# What you are asked to do
Below are records; report how many of their lines contain the word "synthesis", giving only the number.

(Saved data entries)
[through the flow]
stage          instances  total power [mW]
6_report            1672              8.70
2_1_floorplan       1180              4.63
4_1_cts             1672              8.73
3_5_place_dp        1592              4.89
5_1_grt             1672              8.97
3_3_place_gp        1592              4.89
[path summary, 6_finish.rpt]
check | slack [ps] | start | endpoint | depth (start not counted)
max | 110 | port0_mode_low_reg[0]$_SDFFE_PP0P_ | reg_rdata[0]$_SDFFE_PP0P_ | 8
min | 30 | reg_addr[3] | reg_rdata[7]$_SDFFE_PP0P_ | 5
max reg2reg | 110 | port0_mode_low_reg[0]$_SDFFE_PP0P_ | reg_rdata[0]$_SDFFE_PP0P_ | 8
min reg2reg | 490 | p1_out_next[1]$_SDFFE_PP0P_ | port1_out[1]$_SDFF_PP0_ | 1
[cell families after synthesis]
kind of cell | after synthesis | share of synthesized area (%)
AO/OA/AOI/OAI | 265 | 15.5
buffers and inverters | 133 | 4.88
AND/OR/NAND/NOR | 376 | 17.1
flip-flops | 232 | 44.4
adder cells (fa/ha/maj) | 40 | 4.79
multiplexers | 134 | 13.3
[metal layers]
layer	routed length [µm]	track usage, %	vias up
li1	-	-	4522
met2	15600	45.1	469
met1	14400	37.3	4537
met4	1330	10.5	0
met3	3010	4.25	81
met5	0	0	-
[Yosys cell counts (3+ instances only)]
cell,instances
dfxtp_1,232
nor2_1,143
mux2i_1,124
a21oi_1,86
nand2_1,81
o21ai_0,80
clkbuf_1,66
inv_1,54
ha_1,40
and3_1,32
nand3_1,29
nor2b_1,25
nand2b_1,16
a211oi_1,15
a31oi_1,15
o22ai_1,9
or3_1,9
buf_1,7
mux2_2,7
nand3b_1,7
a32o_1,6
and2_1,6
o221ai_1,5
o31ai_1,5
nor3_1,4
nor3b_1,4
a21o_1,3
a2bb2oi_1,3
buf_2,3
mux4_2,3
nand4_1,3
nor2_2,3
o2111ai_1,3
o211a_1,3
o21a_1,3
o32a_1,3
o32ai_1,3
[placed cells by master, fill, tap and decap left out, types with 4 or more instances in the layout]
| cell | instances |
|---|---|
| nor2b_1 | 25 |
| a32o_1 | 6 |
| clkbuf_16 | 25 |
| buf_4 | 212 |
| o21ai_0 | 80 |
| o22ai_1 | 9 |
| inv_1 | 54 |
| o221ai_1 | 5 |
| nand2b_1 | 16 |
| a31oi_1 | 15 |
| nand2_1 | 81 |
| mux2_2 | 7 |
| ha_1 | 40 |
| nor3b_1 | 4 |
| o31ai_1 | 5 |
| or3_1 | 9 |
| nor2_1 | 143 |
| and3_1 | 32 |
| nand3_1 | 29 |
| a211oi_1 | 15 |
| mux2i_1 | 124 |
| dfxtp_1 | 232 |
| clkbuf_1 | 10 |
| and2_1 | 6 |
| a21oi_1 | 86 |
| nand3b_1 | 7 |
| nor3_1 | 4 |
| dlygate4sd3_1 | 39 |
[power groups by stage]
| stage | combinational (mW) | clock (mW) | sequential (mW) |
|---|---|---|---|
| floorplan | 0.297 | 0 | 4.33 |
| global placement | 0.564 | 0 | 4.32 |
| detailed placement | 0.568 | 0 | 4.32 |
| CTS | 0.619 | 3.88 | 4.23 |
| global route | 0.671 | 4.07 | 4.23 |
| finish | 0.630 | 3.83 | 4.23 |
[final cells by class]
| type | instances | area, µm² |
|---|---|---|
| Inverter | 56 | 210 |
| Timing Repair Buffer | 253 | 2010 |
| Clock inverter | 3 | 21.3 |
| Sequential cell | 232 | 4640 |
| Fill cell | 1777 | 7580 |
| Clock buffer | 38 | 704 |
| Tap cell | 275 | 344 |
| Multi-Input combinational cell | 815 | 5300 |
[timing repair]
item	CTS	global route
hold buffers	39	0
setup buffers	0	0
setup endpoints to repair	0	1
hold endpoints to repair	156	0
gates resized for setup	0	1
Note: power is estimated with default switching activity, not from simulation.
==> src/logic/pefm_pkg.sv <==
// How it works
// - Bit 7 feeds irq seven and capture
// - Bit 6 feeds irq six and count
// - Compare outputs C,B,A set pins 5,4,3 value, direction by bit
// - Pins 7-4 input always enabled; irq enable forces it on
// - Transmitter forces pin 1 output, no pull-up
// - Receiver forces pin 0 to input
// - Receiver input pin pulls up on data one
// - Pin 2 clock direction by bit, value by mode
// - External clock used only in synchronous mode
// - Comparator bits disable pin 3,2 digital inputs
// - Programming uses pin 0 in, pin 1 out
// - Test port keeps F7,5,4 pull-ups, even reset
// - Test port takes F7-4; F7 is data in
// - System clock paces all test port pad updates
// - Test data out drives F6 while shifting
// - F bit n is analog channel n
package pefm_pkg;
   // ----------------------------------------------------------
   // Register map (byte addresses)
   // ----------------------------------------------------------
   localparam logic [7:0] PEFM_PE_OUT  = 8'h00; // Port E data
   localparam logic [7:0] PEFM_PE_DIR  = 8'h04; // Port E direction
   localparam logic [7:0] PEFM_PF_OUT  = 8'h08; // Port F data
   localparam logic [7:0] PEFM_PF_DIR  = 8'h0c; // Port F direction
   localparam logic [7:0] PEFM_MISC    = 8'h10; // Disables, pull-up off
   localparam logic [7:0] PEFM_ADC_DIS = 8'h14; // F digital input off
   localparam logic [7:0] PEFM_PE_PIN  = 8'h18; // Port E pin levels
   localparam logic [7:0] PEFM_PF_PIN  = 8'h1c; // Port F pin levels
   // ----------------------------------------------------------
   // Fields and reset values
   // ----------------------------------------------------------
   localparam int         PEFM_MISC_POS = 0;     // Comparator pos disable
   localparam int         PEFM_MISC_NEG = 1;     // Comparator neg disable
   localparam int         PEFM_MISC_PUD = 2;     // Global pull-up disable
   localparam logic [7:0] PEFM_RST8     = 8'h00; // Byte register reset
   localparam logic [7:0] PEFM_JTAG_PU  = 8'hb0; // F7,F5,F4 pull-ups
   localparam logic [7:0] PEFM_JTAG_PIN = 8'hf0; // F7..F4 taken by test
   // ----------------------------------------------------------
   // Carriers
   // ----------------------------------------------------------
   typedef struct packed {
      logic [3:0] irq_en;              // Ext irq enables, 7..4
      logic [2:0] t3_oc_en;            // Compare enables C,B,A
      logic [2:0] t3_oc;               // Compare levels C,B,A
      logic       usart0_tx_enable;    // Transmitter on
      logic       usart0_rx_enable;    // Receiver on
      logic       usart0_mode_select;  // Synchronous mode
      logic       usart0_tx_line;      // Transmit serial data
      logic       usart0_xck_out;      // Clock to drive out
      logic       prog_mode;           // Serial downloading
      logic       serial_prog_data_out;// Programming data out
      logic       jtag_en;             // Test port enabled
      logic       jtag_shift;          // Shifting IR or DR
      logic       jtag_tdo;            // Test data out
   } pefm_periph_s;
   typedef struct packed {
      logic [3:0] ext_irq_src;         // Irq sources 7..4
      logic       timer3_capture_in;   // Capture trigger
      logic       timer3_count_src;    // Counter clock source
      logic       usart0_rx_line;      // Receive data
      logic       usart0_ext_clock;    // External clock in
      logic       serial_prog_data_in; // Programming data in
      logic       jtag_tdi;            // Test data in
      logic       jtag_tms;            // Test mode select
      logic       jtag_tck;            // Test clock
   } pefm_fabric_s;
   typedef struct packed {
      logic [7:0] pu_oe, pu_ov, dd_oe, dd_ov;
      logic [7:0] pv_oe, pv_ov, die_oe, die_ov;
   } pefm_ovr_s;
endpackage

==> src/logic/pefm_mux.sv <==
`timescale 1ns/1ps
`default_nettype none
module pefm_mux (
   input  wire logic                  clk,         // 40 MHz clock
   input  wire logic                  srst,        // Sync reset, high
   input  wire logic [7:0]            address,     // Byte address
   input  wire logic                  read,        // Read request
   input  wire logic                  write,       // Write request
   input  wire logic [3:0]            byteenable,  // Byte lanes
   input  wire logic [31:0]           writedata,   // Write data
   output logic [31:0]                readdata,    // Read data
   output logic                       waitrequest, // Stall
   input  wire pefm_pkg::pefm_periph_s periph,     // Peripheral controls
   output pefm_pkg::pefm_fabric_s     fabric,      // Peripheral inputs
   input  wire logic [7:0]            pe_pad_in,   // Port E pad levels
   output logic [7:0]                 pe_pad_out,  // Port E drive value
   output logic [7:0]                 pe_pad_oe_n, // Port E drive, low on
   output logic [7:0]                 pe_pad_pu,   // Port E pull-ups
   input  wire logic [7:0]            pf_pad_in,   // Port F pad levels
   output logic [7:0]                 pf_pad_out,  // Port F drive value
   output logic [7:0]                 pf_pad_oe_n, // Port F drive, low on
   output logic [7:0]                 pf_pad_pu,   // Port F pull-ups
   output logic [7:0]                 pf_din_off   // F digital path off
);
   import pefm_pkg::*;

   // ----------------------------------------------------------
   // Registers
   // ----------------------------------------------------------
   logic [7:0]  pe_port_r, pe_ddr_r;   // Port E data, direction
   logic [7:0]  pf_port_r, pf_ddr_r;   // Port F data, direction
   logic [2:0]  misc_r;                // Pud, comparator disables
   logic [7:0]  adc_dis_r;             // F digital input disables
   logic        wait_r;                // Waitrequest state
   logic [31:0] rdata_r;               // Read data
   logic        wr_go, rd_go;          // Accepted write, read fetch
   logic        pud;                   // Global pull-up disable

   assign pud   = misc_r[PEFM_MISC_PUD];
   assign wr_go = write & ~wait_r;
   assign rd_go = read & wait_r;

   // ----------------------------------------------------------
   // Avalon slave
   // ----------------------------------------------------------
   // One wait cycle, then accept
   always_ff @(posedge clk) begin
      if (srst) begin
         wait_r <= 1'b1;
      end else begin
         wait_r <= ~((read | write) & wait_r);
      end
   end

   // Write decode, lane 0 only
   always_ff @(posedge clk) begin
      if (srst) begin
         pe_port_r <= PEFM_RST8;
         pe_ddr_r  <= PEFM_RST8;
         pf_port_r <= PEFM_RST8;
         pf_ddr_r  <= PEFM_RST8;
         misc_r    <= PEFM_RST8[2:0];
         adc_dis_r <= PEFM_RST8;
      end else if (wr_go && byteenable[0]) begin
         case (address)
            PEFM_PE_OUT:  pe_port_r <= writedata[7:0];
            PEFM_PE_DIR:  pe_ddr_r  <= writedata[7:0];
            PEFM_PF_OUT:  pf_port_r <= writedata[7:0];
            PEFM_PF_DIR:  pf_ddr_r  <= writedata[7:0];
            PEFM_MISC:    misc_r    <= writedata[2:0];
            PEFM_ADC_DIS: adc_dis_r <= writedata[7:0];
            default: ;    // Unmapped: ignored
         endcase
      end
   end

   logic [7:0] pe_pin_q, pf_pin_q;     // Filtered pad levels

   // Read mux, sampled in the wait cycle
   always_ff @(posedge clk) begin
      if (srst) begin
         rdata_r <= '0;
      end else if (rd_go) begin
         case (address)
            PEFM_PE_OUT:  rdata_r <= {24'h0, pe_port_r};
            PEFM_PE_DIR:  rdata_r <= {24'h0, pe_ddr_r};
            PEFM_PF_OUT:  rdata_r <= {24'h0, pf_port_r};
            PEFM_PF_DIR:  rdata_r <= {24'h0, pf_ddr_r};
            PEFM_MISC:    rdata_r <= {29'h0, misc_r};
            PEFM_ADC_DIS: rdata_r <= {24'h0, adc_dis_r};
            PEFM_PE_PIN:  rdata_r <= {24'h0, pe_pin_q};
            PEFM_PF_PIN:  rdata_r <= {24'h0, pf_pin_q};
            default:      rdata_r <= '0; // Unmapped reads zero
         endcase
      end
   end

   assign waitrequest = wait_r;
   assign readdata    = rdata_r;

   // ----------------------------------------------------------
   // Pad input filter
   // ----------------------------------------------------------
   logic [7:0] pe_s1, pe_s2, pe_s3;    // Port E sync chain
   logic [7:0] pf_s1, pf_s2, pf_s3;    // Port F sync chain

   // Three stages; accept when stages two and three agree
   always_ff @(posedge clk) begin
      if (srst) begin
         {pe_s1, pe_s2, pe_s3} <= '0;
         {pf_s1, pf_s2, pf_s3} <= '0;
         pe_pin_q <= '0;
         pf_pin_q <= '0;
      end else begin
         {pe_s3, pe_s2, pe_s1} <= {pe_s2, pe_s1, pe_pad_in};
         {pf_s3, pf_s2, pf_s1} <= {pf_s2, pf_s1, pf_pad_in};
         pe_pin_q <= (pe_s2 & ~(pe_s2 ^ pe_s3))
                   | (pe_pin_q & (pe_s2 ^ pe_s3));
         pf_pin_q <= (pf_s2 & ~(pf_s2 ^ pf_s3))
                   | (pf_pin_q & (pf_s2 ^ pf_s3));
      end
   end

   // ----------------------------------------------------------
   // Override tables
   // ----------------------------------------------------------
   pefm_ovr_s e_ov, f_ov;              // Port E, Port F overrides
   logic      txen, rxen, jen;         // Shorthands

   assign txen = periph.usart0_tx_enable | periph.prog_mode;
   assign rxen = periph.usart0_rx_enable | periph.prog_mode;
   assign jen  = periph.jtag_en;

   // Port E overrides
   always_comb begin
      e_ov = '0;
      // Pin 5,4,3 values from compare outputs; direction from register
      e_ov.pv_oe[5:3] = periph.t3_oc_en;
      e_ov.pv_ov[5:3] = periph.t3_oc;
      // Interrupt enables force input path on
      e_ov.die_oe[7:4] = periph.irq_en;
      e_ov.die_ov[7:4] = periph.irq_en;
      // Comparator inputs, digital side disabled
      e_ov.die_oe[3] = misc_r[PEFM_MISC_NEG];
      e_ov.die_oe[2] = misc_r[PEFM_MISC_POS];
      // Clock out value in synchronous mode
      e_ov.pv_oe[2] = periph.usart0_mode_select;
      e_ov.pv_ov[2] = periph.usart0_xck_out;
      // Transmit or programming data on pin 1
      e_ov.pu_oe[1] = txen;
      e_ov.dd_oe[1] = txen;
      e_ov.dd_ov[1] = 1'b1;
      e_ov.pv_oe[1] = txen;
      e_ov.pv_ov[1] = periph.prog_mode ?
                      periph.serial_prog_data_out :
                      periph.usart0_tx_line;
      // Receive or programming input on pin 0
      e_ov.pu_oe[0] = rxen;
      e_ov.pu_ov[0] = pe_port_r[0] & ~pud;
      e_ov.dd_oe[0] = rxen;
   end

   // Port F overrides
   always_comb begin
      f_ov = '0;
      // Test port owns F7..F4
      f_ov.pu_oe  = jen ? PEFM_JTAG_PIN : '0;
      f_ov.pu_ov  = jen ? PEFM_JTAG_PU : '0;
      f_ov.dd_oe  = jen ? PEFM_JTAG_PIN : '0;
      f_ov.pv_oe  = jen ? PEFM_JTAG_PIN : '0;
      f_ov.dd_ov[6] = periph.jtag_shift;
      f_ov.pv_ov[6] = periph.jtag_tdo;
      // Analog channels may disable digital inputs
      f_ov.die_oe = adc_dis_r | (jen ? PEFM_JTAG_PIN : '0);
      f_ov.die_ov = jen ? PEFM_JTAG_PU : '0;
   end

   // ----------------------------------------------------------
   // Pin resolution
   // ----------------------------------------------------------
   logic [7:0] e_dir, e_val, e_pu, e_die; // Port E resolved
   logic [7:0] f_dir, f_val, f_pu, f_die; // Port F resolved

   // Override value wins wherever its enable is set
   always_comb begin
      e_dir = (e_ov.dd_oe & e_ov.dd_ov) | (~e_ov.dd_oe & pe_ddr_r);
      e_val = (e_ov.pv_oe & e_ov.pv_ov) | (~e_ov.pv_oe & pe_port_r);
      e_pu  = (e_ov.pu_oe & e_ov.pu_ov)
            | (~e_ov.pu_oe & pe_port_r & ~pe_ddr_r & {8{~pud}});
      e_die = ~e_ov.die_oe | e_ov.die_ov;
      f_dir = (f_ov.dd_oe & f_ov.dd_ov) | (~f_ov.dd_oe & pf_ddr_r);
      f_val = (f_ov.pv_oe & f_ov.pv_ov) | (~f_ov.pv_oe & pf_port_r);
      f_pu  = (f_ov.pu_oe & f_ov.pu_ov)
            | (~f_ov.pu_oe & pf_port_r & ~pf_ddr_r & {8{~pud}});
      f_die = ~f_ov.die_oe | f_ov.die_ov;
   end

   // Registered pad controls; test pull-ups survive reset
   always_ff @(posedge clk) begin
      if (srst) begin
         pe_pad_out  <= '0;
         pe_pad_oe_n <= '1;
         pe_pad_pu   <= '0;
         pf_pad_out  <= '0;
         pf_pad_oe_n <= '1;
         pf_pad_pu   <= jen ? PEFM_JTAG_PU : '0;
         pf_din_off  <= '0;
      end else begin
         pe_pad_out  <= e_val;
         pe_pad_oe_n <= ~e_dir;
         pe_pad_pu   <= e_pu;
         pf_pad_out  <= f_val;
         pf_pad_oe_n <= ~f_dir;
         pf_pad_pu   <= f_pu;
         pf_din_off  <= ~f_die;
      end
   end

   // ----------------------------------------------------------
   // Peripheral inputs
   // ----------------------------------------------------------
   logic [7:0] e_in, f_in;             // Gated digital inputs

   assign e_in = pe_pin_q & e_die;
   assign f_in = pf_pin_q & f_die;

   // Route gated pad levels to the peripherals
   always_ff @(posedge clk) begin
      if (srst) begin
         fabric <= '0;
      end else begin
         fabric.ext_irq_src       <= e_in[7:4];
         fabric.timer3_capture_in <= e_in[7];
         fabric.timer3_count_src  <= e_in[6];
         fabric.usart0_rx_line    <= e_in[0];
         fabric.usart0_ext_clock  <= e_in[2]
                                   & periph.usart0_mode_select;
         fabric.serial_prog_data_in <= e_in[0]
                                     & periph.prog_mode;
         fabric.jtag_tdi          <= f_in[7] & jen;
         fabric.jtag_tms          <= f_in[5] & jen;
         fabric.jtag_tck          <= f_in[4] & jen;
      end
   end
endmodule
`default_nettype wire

# The completed task
2